**DATA EXTRACT**
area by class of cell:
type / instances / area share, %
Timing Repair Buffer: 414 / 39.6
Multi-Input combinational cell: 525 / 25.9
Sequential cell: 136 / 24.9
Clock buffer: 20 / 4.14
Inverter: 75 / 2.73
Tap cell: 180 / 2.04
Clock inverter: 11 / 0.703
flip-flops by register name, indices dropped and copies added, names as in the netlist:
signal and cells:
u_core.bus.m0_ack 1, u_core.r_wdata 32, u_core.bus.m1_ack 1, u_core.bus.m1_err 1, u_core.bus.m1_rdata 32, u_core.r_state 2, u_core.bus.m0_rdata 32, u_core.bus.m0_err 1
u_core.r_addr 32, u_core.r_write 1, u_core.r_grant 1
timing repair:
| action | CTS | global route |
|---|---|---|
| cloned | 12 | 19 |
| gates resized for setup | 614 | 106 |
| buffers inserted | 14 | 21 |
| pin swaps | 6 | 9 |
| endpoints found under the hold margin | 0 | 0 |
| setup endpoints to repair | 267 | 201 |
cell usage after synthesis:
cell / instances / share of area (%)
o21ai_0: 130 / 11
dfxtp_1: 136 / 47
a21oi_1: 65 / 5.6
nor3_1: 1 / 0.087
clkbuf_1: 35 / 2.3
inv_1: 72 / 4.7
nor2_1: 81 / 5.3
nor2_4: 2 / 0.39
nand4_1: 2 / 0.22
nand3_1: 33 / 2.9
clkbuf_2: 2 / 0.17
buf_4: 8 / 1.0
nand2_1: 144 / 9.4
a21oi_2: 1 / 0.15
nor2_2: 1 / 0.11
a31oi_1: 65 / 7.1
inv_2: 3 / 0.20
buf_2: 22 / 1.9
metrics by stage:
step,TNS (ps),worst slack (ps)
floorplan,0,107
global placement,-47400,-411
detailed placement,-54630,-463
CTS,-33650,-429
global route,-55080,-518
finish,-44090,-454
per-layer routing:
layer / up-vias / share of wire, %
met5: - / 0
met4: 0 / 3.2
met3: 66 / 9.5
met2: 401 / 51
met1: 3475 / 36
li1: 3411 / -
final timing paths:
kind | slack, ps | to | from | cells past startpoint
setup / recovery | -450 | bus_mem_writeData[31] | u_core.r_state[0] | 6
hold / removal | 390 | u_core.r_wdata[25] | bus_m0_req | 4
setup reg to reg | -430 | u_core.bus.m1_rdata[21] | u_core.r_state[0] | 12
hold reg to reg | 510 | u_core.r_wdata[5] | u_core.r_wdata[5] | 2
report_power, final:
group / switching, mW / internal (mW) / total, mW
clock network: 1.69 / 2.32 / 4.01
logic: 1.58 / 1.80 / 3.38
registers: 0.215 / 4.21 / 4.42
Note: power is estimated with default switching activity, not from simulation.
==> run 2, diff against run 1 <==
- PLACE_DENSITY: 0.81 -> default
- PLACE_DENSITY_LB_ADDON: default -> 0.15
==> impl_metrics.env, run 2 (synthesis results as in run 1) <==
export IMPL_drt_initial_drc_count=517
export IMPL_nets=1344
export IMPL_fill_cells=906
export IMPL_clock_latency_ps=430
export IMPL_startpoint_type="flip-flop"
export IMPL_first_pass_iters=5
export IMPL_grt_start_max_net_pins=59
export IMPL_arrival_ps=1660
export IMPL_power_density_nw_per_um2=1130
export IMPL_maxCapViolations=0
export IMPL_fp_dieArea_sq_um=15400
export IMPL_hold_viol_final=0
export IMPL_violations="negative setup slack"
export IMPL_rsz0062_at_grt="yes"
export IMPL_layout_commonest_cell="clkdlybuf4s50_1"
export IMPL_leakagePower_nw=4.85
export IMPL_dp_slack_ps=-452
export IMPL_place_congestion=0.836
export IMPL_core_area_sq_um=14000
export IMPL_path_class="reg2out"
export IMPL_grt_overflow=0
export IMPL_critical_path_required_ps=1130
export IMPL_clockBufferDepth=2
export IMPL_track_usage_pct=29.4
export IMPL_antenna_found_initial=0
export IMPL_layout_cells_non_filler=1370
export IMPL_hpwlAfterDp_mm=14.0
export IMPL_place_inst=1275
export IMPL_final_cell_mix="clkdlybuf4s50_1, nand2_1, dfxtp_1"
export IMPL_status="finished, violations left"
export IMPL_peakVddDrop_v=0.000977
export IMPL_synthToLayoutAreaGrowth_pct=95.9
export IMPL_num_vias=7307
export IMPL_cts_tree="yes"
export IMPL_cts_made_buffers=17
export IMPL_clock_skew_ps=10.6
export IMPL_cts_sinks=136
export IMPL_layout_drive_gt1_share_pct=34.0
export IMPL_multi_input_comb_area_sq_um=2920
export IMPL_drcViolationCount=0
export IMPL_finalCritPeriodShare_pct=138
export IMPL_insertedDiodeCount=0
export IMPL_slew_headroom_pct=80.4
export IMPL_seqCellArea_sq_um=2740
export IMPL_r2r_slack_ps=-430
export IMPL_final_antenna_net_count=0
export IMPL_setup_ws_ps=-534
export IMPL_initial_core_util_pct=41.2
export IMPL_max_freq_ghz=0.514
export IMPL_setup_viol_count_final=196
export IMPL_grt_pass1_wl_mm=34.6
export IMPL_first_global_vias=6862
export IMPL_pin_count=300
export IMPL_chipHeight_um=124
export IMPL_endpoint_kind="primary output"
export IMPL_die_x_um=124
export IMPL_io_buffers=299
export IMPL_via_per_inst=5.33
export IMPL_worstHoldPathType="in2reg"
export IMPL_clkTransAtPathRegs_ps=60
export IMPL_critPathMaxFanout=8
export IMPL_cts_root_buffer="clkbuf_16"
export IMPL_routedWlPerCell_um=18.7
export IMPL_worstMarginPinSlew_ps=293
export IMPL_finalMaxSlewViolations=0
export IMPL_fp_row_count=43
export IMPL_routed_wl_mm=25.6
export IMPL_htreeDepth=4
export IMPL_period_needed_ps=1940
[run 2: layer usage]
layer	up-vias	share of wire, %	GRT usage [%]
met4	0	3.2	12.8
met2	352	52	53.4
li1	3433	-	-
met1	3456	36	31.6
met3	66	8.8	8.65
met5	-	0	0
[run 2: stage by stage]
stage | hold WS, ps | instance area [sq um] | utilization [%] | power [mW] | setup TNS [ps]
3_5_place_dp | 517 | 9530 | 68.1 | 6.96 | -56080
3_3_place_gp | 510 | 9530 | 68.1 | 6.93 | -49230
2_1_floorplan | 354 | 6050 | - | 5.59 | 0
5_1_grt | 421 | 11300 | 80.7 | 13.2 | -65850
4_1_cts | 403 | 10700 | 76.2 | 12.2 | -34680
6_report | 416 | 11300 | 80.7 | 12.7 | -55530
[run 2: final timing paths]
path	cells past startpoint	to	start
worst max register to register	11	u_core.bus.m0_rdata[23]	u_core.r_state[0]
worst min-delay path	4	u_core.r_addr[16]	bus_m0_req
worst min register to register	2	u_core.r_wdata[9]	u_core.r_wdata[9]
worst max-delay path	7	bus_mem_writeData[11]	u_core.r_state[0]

**WORK REQUEST**
Restate, word for word, the listing above from its first line through the line that contains "nor2_4: 2 / 0.39", keeping both of those lines.

**OUTPUT BELOW**
area by class of cell:
type / instances / area share, %
Timing Repair Buffer: 414 / 39.6
Multi-Input combinational cell: 525 / 25.9
Sequential cell: 136 / 24.9
Clock buffer: 20 / 4.14
Inverter: 75 / 2.73
Tap cell: 180 / 2.04
Clock inverter: 11 / 0.703
flip-flops by register name, indices dropped and copies added, names as in the netlist:
signal and cells:
u_core.bus.m0_ack 1, u_core.r_wdata 32, u_core.bus.m1_ack 1, u_core.bus.m1_err 1, u_core.bus.m1_rdata 32, u_core.r_state 2, u_core.bus.m0_rdata 32, u_core.bus.m0_err 1
u_core.r_addr 32, u_core.r_write 1, u_core.r_grant 1
timing repair:
| action | CTS | global route |
|---|---|---|
| cloned | 12 | 19 |
| gates resized for setup | 614 | 106 |
| buffers inserted | 14 | 21 |
| pin swaps | 6 | 9 |
| endpoints found under the hold margin | 0 | 0 |
| setup endpoints to repair | 267 | 201 |
cell usage after synthesis:
cell / instances / share of area (%)
o21ai_0: 130 / 11
dfxtp_1: 136 / 47
a21oi_1: 65 / 5.6
nor3_1: 1 / 0.087
clkbuf_1: 35 / 2.3
inv_1: 72 / 4.7
nor2_1: 81 / 5.3
nor2_4: 2 / 0.39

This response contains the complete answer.